**Requirement**: Copy word for word, please, the lines of the entries below running from the one containing "export VERILOG_FILES = /design/src/rtl/truth_table_sweep.sv" to the one containing "set_input_delay 1.175 -clock", both ends included.

Items from a data source
= Beginning of Section =

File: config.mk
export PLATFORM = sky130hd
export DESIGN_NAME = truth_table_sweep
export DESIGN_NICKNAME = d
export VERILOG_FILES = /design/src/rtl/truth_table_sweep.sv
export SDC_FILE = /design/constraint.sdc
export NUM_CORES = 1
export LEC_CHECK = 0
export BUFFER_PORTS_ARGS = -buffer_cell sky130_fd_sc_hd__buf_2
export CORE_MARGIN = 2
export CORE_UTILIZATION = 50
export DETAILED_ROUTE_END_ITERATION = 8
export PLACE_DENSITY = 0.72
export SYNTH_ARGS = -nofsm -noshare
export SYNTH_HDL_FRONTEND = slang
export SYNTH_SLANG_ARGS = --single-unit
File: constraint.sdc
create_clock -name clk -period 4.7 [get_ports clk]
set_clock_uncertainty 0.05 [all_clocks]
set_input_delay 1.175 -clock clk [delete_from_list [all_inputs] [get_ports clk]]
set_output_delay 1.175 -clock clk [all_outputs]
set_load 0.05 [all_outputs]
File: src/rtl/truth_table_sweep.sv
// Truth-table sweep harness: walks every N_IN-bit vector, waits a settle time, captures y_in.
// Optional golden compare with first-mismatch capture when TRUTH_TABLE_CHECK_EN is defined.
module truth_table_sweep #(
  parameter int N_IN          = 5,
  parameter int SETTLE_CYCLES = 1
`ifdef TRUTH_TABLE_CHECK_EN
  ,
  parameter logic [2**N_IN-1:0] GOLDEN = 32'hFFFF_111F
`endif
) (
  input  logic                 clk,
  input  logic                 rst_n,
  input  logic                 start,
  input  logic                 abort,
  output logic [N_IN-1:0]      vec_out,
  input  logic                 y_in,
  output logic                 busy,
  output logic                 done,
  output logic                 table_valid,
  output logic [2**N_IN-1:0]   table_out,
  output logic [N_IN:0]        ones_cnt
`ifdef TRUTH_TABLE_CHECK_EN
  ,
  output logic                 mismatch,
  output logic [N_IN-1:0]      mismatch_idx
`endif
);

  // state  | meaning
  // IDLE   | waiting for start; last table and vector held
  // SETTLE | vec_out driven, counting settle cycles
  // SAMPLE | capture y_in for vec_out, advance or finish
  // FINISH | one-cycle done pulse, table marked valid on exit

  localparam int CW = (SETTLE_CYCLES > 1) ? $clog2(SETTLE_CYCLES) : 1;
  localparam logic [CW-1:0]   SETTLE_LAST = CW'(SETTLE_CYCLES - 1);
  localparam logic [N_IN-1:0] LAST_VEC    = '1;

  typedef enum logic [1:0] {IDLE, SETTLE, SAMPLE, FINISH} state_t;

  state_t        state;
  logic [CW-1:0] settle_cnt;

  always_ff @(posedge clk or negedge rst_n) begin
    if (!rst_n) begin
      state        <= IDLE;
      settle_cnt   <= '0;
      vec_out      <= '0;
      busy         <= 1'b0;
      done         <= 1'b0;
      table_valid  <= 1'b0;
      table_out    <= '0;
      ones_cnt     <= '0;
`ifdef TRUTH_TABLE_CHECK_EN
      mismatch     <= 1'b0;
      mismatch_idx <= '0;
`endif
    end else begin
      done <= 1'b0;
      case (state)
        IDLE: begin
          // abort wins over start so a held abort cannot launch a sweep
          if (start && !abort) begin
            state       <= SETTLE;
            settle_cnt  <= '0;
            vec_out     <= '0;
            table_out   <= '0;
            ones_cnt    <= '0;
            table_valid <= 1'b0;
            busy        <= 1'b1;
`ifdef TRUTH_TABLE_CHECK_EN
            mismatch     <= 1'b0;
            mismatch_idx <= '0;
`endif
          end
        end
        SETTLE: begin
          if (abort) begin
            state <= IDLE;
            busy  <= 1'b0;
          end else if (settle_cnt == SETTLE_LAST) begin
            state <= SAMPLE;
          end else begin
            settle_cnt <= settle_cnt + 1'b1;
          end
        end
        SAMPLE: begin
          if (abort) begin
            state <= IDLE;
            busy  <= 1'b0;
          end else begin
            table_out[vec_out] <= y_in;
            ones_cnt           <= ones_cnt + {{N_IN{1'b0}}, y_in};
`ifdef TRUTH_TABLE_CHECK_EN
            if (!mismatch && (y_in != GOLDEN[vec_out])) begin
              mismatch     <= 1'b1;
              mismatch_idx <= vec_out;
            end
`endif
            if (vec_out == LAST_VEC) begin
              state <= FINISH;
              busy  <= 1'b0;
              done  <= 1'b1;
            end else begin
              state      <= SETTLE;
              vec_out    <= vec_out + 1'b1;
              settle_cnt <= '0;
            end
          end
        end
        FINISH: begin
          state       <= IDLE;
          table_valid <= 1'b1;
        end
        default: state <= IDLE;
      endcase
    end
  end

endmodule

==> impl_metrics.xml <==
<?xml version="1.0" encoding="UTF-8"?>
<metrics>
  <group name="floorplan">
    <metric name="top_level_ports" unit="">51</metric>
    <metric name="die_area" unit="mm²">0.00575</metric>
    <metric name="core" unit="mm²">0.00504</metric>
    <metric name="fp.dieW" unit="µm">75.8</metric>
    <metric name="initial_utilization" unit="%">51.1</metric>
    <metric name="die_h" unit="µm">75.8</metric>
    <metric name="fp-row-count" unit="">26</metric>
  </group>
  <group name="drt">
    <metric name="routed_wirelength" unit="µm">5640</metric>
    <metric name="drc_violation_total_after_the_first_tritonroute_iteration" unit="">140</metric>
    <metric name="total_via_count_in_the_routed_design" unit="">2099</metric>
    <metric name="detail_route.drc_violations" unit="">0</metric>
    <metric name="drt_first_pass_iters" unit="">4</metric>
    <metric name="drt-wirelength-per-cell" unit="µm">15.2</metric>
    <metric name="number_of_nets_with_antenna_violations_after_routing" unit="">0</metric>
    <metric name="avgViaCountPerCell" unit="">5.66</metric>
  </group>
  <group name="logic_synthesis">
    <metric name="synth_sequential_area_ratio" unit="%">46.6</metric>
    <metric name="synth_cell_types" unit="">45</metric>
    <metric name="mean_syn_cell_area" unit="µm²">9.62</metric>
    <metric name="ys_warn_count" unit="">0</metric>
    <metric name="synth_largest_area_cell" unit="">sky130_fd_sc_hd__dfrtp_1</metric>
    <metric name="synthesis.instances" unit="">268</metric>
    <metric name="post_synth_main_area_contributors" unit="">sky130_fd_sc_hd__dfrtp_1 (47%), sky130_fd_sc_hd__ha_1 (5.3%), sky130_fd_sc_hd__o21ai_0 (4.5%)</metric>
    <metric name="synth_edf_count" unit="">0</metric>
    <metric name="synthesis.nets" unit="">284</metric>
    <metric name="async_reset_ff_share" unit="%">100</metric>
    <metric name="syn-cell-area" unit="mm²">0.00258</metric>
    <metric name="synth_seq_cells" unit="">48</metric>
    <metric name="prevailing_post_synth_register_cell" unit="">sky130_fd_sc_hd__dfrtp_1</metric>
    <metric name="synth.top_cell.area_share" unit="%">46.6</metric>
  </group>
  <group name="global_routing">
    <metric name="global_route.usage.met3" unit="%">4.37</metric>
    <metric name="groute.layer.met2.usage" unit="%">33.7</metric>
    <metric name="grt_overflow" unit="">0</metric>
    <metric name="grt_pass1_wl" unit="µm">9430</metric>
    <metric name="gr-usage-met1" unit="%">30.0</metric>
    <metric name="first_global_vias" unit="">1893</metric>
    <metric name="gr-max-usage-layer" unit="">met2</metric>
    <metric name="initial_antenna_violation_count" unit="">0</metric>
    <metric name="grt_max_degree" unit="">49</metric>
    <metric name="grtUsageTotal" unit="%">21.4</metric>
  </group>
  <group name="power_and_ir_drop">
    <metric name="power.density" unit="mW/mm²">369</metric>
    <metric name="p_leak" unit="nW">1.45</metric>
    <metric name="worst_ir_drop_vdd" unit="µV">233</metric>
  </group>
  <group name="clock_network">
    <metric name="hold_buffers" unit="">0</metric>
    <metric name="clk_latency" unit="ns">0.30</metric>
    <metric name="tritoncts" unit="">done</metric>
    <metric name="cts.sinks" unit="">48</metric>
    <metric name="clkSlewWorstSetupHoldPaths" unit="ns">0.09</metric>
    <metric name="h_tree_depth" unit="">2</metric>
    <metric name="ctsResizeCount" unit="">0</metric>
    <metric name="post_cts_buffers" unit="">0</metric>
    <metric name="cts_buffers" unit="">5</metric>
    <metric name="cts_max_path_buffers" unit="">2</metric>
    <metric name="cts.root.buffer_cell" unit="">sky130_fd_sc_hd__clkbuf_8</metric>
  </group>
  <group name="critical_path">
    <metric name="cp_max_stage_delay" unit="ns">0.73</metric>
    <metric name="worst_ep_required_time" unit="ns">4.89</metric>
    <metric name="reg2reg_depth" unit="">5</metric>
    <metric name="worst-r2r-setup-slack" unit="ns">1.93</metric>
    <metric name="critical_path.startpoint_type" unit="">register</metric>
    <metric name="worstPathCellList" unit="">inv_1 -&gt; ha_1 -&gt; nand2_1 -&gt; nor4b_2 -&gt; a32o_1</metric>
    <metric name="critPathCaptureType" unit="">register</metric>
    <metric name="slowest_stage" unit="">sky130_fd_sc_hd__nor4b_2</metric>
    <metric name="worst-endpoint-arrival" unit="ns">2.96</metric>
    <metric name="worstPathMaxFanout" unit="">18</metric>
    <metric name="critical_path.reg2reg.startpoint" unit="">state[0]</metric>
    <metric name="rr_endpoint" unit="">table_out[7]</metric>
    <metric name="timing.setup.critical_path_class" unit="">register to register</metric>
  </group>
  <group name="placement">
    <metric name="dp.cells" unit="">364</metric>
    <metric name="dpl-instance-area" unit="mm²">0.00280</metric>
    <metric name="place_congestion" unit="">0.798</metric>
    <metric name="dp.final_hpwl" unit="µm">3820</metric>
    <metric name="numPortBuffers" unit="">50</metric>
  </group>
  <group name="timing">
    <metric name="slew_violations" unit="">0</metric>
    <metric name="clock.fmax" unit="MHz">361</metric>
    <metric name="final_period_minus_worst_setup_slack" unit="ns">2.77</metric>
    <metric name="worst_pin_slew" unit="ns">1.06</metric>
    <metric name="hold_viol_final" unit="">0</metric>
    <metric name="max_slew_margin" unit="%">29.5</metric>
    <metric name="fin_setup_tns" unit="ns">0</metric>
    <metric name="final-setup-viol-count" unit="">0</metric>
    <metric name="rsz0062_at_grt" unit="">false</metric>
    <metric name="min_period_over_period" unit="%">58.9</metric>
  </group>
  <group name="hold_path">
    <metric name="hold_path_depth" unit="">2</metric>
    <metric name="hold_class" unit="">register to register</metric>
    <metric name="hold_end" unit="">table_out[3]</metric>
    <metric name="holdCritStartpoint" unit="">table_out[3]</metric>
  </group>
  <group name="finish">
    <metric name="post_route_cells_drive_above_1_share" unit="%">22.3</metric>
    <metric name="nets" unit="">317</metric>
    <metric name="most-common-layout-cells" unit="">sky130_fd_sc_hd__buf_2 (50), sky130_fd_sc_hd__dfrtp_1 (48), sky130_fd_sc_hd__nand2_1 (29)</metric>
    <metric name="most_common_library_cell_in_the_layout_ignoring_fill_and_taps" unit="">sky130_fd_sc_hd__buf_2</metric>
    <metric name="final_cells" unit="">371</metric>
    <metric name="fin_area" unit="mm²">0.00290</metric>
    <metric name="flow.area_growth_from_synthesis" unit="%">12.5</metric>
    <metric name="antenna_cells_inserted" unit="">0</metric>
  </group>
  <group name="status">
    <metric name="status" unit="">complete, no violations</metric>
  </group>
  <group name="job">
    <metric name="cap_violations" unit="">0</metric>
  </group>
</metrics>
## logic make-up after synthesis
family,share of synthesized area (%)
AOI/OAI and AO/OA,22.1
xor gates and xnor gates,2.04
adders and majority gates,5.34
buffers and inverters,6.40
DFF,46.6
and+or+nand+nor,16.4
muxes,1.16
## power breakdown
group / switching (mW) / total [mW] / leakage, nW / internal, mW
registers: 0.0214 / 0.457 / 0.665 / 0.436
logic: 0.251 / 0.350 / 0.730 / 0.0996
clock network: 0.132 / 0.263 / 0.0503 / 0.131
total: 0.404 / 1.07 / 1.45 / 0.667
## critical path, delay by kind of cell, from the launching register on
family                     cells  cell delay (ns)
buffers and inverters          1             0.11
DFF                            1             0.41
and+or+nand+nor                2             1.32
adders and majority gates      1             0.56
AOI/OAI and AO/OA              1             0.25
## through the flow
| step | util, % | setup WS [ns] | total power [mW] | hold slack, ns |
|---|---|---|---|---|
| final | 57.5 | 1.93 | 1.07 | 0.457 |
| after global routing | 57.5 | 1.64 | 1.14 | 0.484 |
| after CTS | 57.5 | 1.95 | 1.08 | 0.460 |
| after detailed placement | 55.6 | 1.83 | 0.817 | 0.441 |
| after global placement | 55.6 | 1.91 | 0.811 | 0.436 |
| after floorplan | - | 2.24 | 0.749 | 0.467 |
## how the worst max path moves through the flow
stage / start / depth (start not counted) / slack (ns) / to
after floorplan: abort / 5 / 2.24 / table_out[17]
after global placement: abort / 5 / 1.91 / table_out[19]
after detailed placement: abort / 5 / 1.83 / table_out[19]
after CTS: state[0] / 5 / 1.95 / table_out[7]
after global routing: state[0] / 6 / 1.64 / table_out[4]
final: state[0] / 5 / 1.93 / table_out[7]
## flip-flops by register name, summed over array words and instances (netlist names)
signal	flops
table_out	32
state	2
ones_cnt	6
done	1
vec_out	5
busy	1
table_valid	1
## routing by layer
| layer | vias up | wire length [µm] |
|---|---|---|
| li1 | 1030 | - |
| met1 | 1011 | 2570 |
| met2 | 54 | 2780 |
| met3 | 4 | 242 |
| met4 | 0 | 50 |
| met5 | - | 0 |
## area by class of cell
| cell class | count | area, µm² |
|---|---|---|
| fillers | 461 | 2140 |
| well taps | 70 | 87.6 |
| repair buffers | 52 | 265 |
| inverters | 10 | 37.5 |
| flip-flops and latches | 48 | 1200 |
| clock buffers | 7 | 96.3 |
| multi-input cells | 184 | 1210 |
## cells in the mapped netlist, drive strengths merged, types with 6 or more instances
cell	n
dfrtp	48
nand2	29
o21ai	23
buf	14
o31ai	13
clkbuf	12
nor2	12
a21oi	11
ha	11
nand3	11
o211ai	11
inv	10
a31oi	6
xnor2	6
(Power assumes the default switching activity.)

= End of Section =

**Completed exercise**:
export VERILOG_FILES = /design/src/rtl/truth_table_sweep.sv
export SDC_FILE = /design/constraint.sdc
export NUM_CORES = 1
export LEC_CHECK = 0
export BUFFER_PORTS_ARGS = -buffer_cell sky130_fd_sc_hd__buf_2
export CORE_MARGIN = 2
export CORE_UTILIZATION = 50
export DETAILED_ROUTE_END_ITERATION = 8
export PLACE_DENSITY = 0.72
export SYNTH_ARGS = -nofsm -noshare
export SYNTH_HDL_FRONTEND = slang
export SYNTH_SLANG_ARGS = --single-unit
File: constraint.sdc
create_clock -name clk -period 4.7 [get_ports clk]
set_clock_uncertainty 0.05 [all_clocks]
set_input_delay 1.175 -clock clk [delete_from_list [all_inputs] [get_ports clk]]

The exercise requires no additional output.